In 2011, he told The Gunk Journal, “No major changes to the use of the land are contemplated, we would opt for what we call ‘mixed use’ conservation. That would mean a combination of public use of the lands, where possible, scientific research, educational work with schools and colleges, and the continuation of the present-day sustainable farming at Brook Farm.”

He made similar reassurances at a meeting earlier this year where Mohonk was seeking approval of the New Paltz Town Board on a state grant that would help with its acquisition of the foothills land — Brook Farm would stay where it is.

The problem here is that Hoagland is not in a position to make these statements about Brook Farm. Mohonk is managing a large tract of OSI’s land, though the property that Brook Farm currently occupies will be under the control of Glynwood Institute.

Perhaps Hoagland was mistaken, or maybe his statements were designed to reassure the community that Brook Farm, something it loves and cares about, would be left alone. He has said the same thing many times, and it turns out not to be true.

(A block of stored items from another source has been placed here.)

[config.mk]
export PLATFORM = sky130hd
export DESIGN_NAME = fifo_ctrl_flat
export DESIGN_NICKNAME = d
export VERILOG_FILES = /design/src/rtl/fifo_ctrl_if.sv /design/src/rtl/fifo_ctrl.sv /design/src/flat_wrapper.sv
export SDC_FILE = /design/constraint.sdc
export NUM_CORES = 1
export LEC_CHECK = 0
export BUFFER_PORTS_ARGS = -buffer_cell sky130_fd_sc_hd__buf_4
export CAP_MARGIN = 20
export CORE_MARGIN = 2
export CORE_UTILIZATION = 39
export CTS_BUF_LIST = sky130_fd_sc_hd__clkbuf_16
export CTS_CLUSTER_SIZE = 16
export DETAILED_ROUTE_END_ITERATION = 8
export PLACE_DENSITY_LB_ADDON = 0.2
export SLEW_MARGIN = 15
export SYNTH_ARGS = -nofsm -noshare
export SYNTH_HDL_FRONTEND = slang
export SYNTH_SLANG_ARGS = --single-unit
[constraint.sdc]
create_clock -name clk -period 2.76 [get_ports clk]
set_input_delay 0.276 -clock clk [delete_from_list [all_inputs] [get_ports clk]]
set_output_delay 0.276 -clock clk [all_outputs]
set_load 0.01 [all_outputs]
[src/rtl/fifo_ctrl_if.sv]
// Stream and RAM-port bundle for fifo_ctrl.
// The slave modport is the controller's view; the master modport is the
// environment that produces writes, consumes the head word and models the RAM.
interface fifo_ctrl_if #(
  parameter int DATA_WIDTH = 8,
  parameter int ADDR_WIDTH = 4
) ();

  // Write side
  logic                  s_valid;
  logic                  s_ready;
  logic [DATA_WIDTH-1:0] s_data;

  // Read side
  logic                  m_valid;
  logic                  m_ready;
  logic [DATA_WIDTH-1:0] m_data;

  // External RAM ports
  logic                  ram_w_en;
  logic [ADDR_WIDTH-1:0] ram_w_addr;
  logic [DATA_WIDTH-1:0] ram_w_data;
  logic                  ram_r_en;
  logic [ADDR_WIDTH-1:0] ram_r_addr;
  logic [DATA_WIDTH-1:0] ram_r_data;

  modport slave (
    input  s_valid, s_data, m_ready, ram_r_data,
    output s_ready, m_valid, m_data,
    output ram_w_en, ram_w_addr, ram_w_data,
    output ram_r_en, ram_r_addr
  );

  modport master (
    output s_valid, s_data, m_ready, ram_r_data,
    input  s_ready, m_valid, m_data,
    input  ram_w_en, ram_w_addr, ram_w_data,
    input  ram_r_en, ram_r_addr
  );

endinterface

[src/rtl/fifo_ctrl.sv]
// FIFO controller in front of an external RAM with a registered read port.
// The head word is prefetched into the output stage (m_valid), so total
// occupancy is the RAM word count plus one when the head is valid.
// The RAM read register is the output data holder: it only loads when
// ram_r_en is high, which keeps m_data stable while the consumer stalls.
module fifo_ctrl #(
  parameter int DATA_WIDTH = 8,
  parameter int RAM_DEPTH  = 16,
  parameter int ADDR_WIDTH = 4
) (
  input  logic                clk,
  input  logic                rst,
  input  logic                flush,
  fifo_ctrl_if.slave          bus,
  output logic [ADDR_WIDTH:0] count,
  output logic                full,
  output logic                empty
);

  localparam logic [ADDR_WIDTH-1:0] PTR_ZERO = {ADDR_WIDTH{1'b0}};
  localparam logic [ADDR_WIDTH-1:0] PTR_ONE  = {{(ADDR_WIDTH-1){1'b0}}, 1'b1};
  localparam logic [ADDR_WIDTH-1:0] PTR_LAST = ADDR_WIDTH'(RAM_DEPTH - 1);
  localparam logic [ADDR_WIDTH:0]   CNT_ZERO = {(ADDR_WIDTH+1){1'b0}};
  localparam logic [ADDR_WIDTH:0]   CNT_ONE  = {{ADDR_WIDTH{1'b0}}, 1'b1};
  localparam logic [ADDR_WIDTH:0]   CNT_FULL = (ADDR_WIDTH+1)'(RAM_DEPTH);

  logic [ADDR_WIDTH-1:0] wr_ptr_q, wr_ptr_d;
  logic [ADDR_WIDTH-1:0] rd_ptr_q, rd_ptr_d;
  logic [ADDR_WIDTH:0]   ram_cnt_q, ram_cnt_d;
  logic                  m_valid_q, m_valid_d;

  logic clear;
  logic push;
  logic issue;

  // Reset and flush both wipe the state and block any handshake in that cycle.
  assign clear = rst | flush;

  assign full        = (ram_cnt_q == CNT_FULL);
  assign count       = ram_cnt_q + {{ADDR_WIDTH{1'b0}}, m_valid_q};
  assign empty       = (count == CNT_ZERO);

  assign bus.s_ready = ~full & ~clear;
  assign push        = bus.s_valid & bus.s_ready;

  // A read is issued only from words already counted in the RAM, which
  // guarantees a word written this cycle is never read at the same address.
  assign issue       = (ram_cnt_q != CNT_ZERO) & (~m_valid_q | bus.m_ready) & ~clear;

  assign bus.ram_w_en   = push;
  assign bus.ram_w_addr = wr_ptr_q;
  assign bus.ram_w_data = bus.s_data;

  assign bus.ram_r_en   = issue;
  assign bus.ram_r_addr = rd_ptr_q;

  assign bus.m_valid    = m_valid_q;
  assign bus.m_data     = bus.ram_r_data;

  // Next-state for pointers, RAM word count and the output-valid stage.
  always_comb begin
    wr_ptr_d  = wr_ptr_q;
    rd_ptr_d  = rd_ptr_q;
    ram_cnt_d = ram_cnt_q;
    m_valid_d = m_valid_q;

    if (push) begin
      if (wr_ptr_q == PTR_LAST) begin
        wr_ptr_d = PTR_ZERO;
      end else begin
        wr_ptr_d = wr_ptr_q + PTR_ONE;
      end
    end else begin
      wr_ptr_d = wr_ptr_q;
    end

    if (issue) begin
      if (rd_ptr_q == PTR_LAST) begin
        rd_ptr_d = PTR_ZERO;
      end else begin
        rd_ptr_d = rd_ptr_q + PTR_ONE;
      end
    end else begin
      rd_ptr_d = rd_ptr_q;
    end

    if (push && !issue) begin
      ram_cnt_d = ram_cnt_q + CNT_ONE;
    end else if (!push && issue) begin
      ram_cnt_d = ram_cnt_q - CNT_ONE;
    end else begin
      ram_cnt_d = ram_cnt_q;
    end

    // A read issued this cycle lands in the read register at the edge, so the
    // head becomes valid; that takes priority over a pop of the old head.
    if (issue) begin
      m_valid_d = 1'b1;
    end else if (m_valid_q && bus.m_ready) begin
      m_valid_d = 1'b0;
    end else begin
      m_valid_d = m_valid_q;
    end
  end

  // State registers; reset and flush clear everything, discarding in-flight reads.
  always_ff @(posedge clk) begin
    if (clear) begin
      wr_ptr_q  <= PTR_ZERO;
      rd_ptr_q  <= PTR_ZERO;
      ram_cnt_q <= CNT_ZERO;
      m_valid_q <= 1'b0;
    end else begin
      wr_ptr_q  <= wr_ptr_d;
      rd_ptr_q  <= rd_ptr_d;
      ram_cnt_q <= ram_cnt_d;
      m_valid_q <= m_valid_d;
    end
  end

endmodule

[src/flat_wrapper.sv]
// flat-port wrapper written by rule: the top's interface ports become plain ports
module fifo_ctrl_flat 
#(
  parameter int DATA_WIDTH = 8,
  parameter int RAM_DEPTH  = 16,
  parameter int ADDR_WIDTH = 4
)
  (clk, rst, flush, count, full, empty, bus_s_valid, bus_s_data, bus_m_ready, bus_ram_r_data, bus_s_ready, bus_m_valid, bus_m_data, bus_ram_w_en, bus_ram_w_addr, bus_ram_w_data, bus_ram_r_en, bus_ram_r_addr);
  fifo_ctrl_if #(.DATA_WIDTH(DATA_WIDTH), .ADDR_WIDTH(ADDR_WIDTH)) bus_i ();
  input  logic clk;
  input  logic rst;
  input  logic flush;
  output logic [ADDR_WIDTH:0] count;
  output logic full;
  output logic empty;
  input wire logic [$bits(bus_i.s_valid)-1:0] bus_s_valid;
  input wire logic [$bits(bus_i.s_data)-1:0] bus_s_data;
  input wire logic [$bits(bus_i.m_ready)-1:0] bus_m_ready;
  input wire logic [$bits(bus_i.ram_r_data)-1:0] bus_ram_r_data;
  output wire logic [$bits(bus_i.s_ready)-1:0] bus_s_ready;
  output wire logic [$bits(bus_i.m_valid)-1:0] bus_m_valid;
  output wire logic [$bits(bus_i.m_data)-1:0] bus_m_data;
  output wire logic [$bits(bus_i.ram_w_en)-1:0] bus_ram_w_en;
  output wire logic [$bits(bus_i.ram_w_addr)-1:0] bus_ram_w_addr;
  output wire logic [$bits(bus_i.ram_w_data)-1:0] bus_ram_w_data;
  output wire logic [$bits(bus_i.ram_r_en)-1:0] bus_ram_r_en;
  output wire logic [$bits(bus_i.ram_r_addr)-1:0] bus_ram_r_addr;
  assign bus_i.s_valid = bus_s_valid;
  assign bus_i.s_data = bus_s_data;
  assign bus_i.m_ready = bus_m_ready;
  assign bus_i.ram_r_data = bus_ram_r_data;
  assign bus_s_ready = bus_i.s_ready;
  assign bus_m_valid = bus_i.m_valid;
  assign bus_m_data = bus_i.m_data;
  assign bus_ram_w_en = bus_i.ram_w_en;
  assign bus_ram_w_addr = bus_i.ram_w_addr;
  assign bus_ram_w_data = bus_i.ram_w_data;
  assign bus_ram_r_en = bus_i.ram_r_en;
  assign bus_ram_r_addr = bus_i.ram_r_addr;
  fifo_ctrl #(.DATA_WIDTH(DATA_WIDTH), .RAM_DEPTH(RAM_DEPTH), .ADDR_WIDTH(ADDR_WIDTH)) u_core (.clk(clk), .rst(rst), .flush(flush), .bus(bus_i), .count(count), .full(full), .empty(empty));
endmodule
After elaboration in Yosys (flattened, before gate mapping)

Index checks and enable logic that the tools add are counted.
W data, S select, Z words.

Register bits after elaboration: 14
Input bits: 21

Add/sub/neg operators: 5
Equal/unequal tests: 3
Muxes and demuxes: 6
Bitwise logic cells: 9
Reduce and logical (&&, ||, !) cells: 9

Operators with widths:

| kind                  | count |
|---|---|
| $mux W5               | 2 |
| $add A4 B1 Y4 const B | 2 |
| $eq A4 B4 Y1 const B  | 2 |
| $mux W4               | 2 |
| $add A5 B1 Y5         | 1 |
| $add A5 B1 Y5 const B | 1 |
| $eq A5 B5 Y1 const B  | 1 |
| $logic_not A5 Y1      | 1 |
| $reduce_bool A5 Y1    | 1 |
| $sub A5 B1 Y5 const B | 1 |
| $and A1 B1 Y1         | 4 |
| $reduce_bool A2 Y1    | 2 |
| $logic_and A1 B1 Y1   | 3 |
| $not A1 Y1            | 3 |
| $logic_not A1 Y1      | 2 |
| $mux W1               | 2 |
| $or A1 B1 Y1          | 2 |

Logic depth before layout (Yosys ltp)

Depth in word-level cells: 8
Gate-level depth with buffers: 10

Worst setup path after synthesis

No wires, ideal clock.

Path type: flip-flop to flip-flop
Start point: register u_core.ram_cnt_q[0]
End point: register u_core.ram_cnt_q[3]
Arrival: 2.482 ns
Setup slack: 0.156 ns
Cell stages (with the launch flop): 11
Clock period less this slack: 2.604 ns
Path through: dfxtp_1 -> or4_4 -> o21ai_4 -> or2_2 -> ha_1 -> inv_1 -> ha_1 -> a21o_2 -> a21oi_1 -> nor4_1 -> a311o_1

Longest elaborated chain between the ends: 7
Elaborated cells between the ends (all ways): 16

Ends and longest elaborated chain:

| item                                                  | RTL line         | source |
|---|---|---|
| start: declaration                                    | fifo_ctrl.sv:29  | `logic [ADDR_WIDTH:0] ram_cnt_q, ram_cnt_d;` |
| start signal: assignment                              | fifo_ctrl.sv:116 | `ram_cnt_q <= ram_cnt_d;` |
| branches (longest 7 deep; another with $sub A5 B1 Y5) | --               |  |

Several ways; the timed one is not identified. The select of a mux whose other input is x is not followed.
A chain may end at the register's enable or synchronous reset.

Final worst setup path

Start point: register u_core.ram_cnt_q[2]
End point: register u_core.ram_cnt_q[4]

Same word-level chain as after synthesis.

==> metrics.yaml <==
synthesis:
  ys_ff_latch: 14
  synthTopCellsByCount: "16 x buf_4, 14 x dfxtp_1, 14 x nor2_1"
  seq_area_frac_synth_pct: 28.5
  syn_area_per_cell_sq_um: 8.86
  synth_area_sq_um: 983
  syn_nets: 141
  synthCells: 111
  synth_top_area_share_pct: 28.5
  dominantRegCellSynth: "dfxtp_1"
  async_reset_ff_share_pct: 0
  synth.most_common_cell: "buf_4"
  synthTopCellsByArea: "dfxtp_1 28%, buf_4 12%, ha_1 10%"
  synth.distinct_cells: 35
  synth_edf_count: 0
  yosysWarningCount: 0
  synth_top_area_cell: "dfxtp_1"
timing:
  fmax_mhz: 382
  slew_violations: 0
  finalHoldViolCount: 0
  holdWs_ps: 436
  tightest_slew_ps: 319
  rsz0062_at_grt: "no"
  slew_headroom_pct: 78.5
  finalSetupTns_ps: 0
  finalSetupViolCount: 0
  period_minus_slack_ps: 2620
  fin_crit_sh_pct: 94.8
  worst_clock_skew_ps: 2.86
power_and_ir_drop:
  ir_drop_v: 0.000470
  power_leakage_nw: 0.545
  finalPower_w: 0.000608
  power_density_nw_per_um2: 507
detailed_routing:
  num_vias: 778
  wl_microns: 2030
  drc: 0
  post_drt_wl_per_cell_microns: 13.2
  routed_via_density: 5.05
  drt-pass1-iter-count: 3
  initialDrtViolationCount: 10
  antenna_left: 0
floorplanning:
  start_util_pct: 40.4
  core_area_sq_um: 2430
  placement_rows: 18
  io_pins: 56
  fp.dieW_microns: 54.2
  die_area_sq_um: 2940
  dieHeight_microns: 54.2
grt:
  grt_max_degree: 16
  antenna_found_initial: 0
  grt_pass1_wl_microns: 3170
  gr-total-overflow: 0
  grt_usage_pct: 15.3
  grt_pass1_vias: 733
finish:
  final_util_pct: 49.3
  nNetsFinal: 156
  area_delta_synth_final_pct: 22.0
  drive_above_1_share_pct: 34.7
  antennaDiodeCount: 0
critical_path:
  worstSetupEndpointType: "flop"
  cp.required_ps: 2950
  crit_slowest_cell: "or4_4"
  start_kind: "flop"
  path_cells: "or4_4 -> o21ai_4 -> or2_2 -> ha_1 -> inv_1 -> ha_1 -> nand3_1 -> a211o_1 -> a211oi_1 -> a31o_2"
  critical_path_arrival_ps: 2800
  crit_top_cell: "ha_1"
  cp_max_fo: 5
  max_stage_delay_ps: 580
  path_class: "flop to flop"
clock_tree:
  cts_buffers: 3
  cts.sinks: 14
  clock_path_buffers: 2
  post_cts.repair.setup_buffers: 0
  cts_root_buffer: "clkbuf_16"
  cts_hold_buf: 0
  cts_resized: 0
  cts_tree: "yes"
  clk_pin_slew_ps: 50
  htree_levels: 1
  clock_latency_ps: 240
hold_path:
  hp-class: "primary input to flop"
place:
  gp_congestion: 0.727
  io_buffers: 23
  hpwl_microns: 1580
outcome:
  status: "finished, final reports clean"
run:
  cap_violations: 0
## routing by layer
metal	share of wire [%]	track usage [%]
met1	48	18.8
met2	44	25.1
met3	7.4	5.46
met4	0.69	4.17
met5	0	0
## final cells by class
class                      count  area, sq um
tap                           30         37.5
sequential                    14          282
clock buffer                   3         75.1
inverter                       3         11.3
fill                         242         1230
timing repair buffer          29          218
multi-input combinational     75          577
## metrics by stage
stage | std cells | area, sq um | setup WS (ps)
6_report | 154 | 1200 | 144
4_1_cts | 154 | 1180 | 63.3
3_5_place_dp | 151 | 1110 | 67.6
2_1_floorplan | 111 | 983 | 156
5_1_grt | 154 | 1200 | 3.88
3_3_place_gp | 151 | 1110 | 149
## flip-flops by register name (all words and copies together), names as in the netlist
register,count
u_core.ram_cnt_q,5
u_core.bus.ram_r_addr,4
u_core.bus.ram_w_addr,4
u_core.bus.m_valid,1
## worst max-delay path: cells and delay by family (launching register included)
kind	cells	cell delay (ps)
AND/OR/NAND/NOR	3	830
AO/OA/AOI/OAI	4	770
adder cells (fa/ha/maj)	2	520
flip-flops	1	320
buffers and inverters	1	120
## cells in the final DEF, fill, tap and decap left out, drive strengths merged, types with 4 or more instances in the layout
master	n
nand3	6
buf	29
nor2	14
mux2i	4
ha	8
a21oi	5
dfxtp	14
xor2	4
## kinds of logic after synthesis
| logic type | synth area share, % |
|---|---|
| compound gates | 16.3 |
| simple gates | 18.2 |
| buf+inv | 14.5 |
| fa+ha+maj | 12.2 |
| mux | 4.07 |
| flops | 28.5 |
| xor+xnor | 6.23 |
## where the power goes
| part | switching [W] | internal (W) | total [W] |
|---|---|---|---|
| Sequential | 0.00000952 | 0.000210 | 0.000219 |
| Clock | 0.0000762 | 0.000189 | 0.000265 |
| Combinational | 0.0000594 | 0.0000647 | 0.000124 |
| Total | 0.000145 | 0.000463 | 0.000608 |
## path summary, 6_finish.rpt
| check | start | endpoint | slack [ps] | cells past startpoint |
|---|---|---|---|---|
| max | u_core.ram_cnt_q[2] | u_core.ram_cnt_q[4] | 140 | 10 |
| min | bus_s_valid | u_core.bus.ram_w_addr[2] | 440 | 4 |
| max reg2reg | u_core.ram_cnt_q[2] | u_core.ram_cnt_q[4] | 140 | 10 |
| min reg2reg | u_core.bus.ram_r_addr[0] | u_core.bus.ram_r_addr[0] | 530 | 2 |
Power figures use the tool's default switching activity.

At the Oct. 2 community meeting about Brook Farm, Mohonk Preserve sent the chairman of its board of directors, Ron Knapp, to represent the Preserve. (Nobody from OSI or Glynwood attended; presumably Knapp was their guy in the room.) After listening to community members vehemently express their concerns about land trusts for three hours running, he stunned the room by asking people to make donations to the Preserve so that it could raise $2 million and purchase land from OSI. That is what I said, and I saw it with my own eyes: at the end of the meeting, Knapp tried to get a little cash out of a bunch of people trying to save the CSA that he was helping crush. Had I not been there, I might not have believed it.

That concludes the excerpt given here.